“I still would like to change the world, but it turns out to be more difficult than I thought.” (Luis Camnitzer, in conversation with Hans-Michael Herzog, Zurich, June 22, 2009)
First come, first served
When I first met Luis Camnitzer in the early years of this century, his work was still more or less an insiders’ tip in «classic» conceptual art. This was for one thing certainly due to the fact that his political worldview had prevented him from ever becoming involved in the art market; and for another, because his relentlessly analytical writings as art theorist, critic, and educator had in many places gained him more attention than his artistic oeuvre, which I had the privilege of closely inspecting and analyzing together with the artist, gradually reaching a thorough understanding of it, over a number of years. In this way I was able to freely select from his plethora of works precisely because they had not been put up for sale yet, thus purchasing for the Daros Latinamerica Collection the largest collection worldwide of Luis Camnitzer’s works.
Born as the child of Jewish parents in Lübeck, Germany, in 1937, two-year-old Luis emigrated with his parents to Montevideo, where he grew up and studied. He moved to the art metropolis of New York when he was only 27 years old, and he has lived there since. Luis Camnitzer can thus be considered a perfect blend of Latin American and US-American culture, a composition of 100% Uruguay and 100% New York. He is one of the few artists in whose works a Latin American socialization and mind-set (tinged by a German upbringing) merge with the so-called Western hegemonic culture in a highly prolific, synergetic, and symbiotic manner.
Based on US-American conceptualism and minimalism of the 1960s and 1970s, Camnitzer’s creation at that time was already generally independent, and it clearly and unequivocally distinguished itself from that of his US-American art colleagues by its savvy subtlety and its sharp wit, by its playful poetic qualities and its ironic metaphorical ambiguity, as well as by its marked social and political commitment.

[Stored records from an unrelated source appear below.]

<file path="config.mk">
export PLATFORM = sky130hd
export DESIGN_NAME = sgf_mult_round_norm_flat
export DESIGN_NICKNAME = d
export VERILOG_FILES = /design/src/rtl/sgf_mult_round_norm_pkg.sv /design/src/rtl/sgf_mult_round_norm_if.sv /design/src/rtl/sgf_mult_round_norm_round_decision.sv /design/src/rtl/sgf_mult_round_norm.sv /design/src/flat_wrapper.sv
export SDC_FILE = /design/constraint.sdc
export NUM_CORES = 1
export LEC_CHECK = 0
export CAP_MARGIN = 20
export CORE_UTILIZATION = 45
export DETAILED_ROUTE_END_ITERATION = 10
export HOLD_SLACK_MARGIN = 0.03
export PLACE_DENSITY_LB_ADDON = 0.25
export SLEW_MARGIN = 20
export SYNTH_ARGS = -nofsm -noshare
export SYNTH_HDL_FRONTEND = slang
export SYNTH_SLANG_ARGS = --single-unit
</file>
<file path="constraint.sdc">
create_clock -name clk -period 2.75 [get_ports clk]
set_input_delay 0.275 -clock clk [delete_from_list [all_inputs] [get_ports clk]]
set_output_delay 0.275 -clock clk [all_outputs]
set_load 0.03 [all_outputs]
</file>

Art, an invitation to thinking
Luis has the potential of a father, who is simply always right—something that can definitely be intimidating. I am relating to his written and spoken words, here. Quite in the style of many of his US-American academic colleagues, he always takes care that his statements and lectures are «bulletproof», leaving his readers or listeners overwhelmed with dialectical eloquence and thus not daring to retort, at least not ad hoc.
His artistic works are a different matter. His performance and results are always at their best when he seeks to prove nothing to himself or to others, when he allows himself to be completely drawn into the casual play of the mind that he incessantly demands the viewer to become involved in. His art is a never-ending invitation to use our faculties for thought, a charming, eye-winking request to utilize and expand our perception.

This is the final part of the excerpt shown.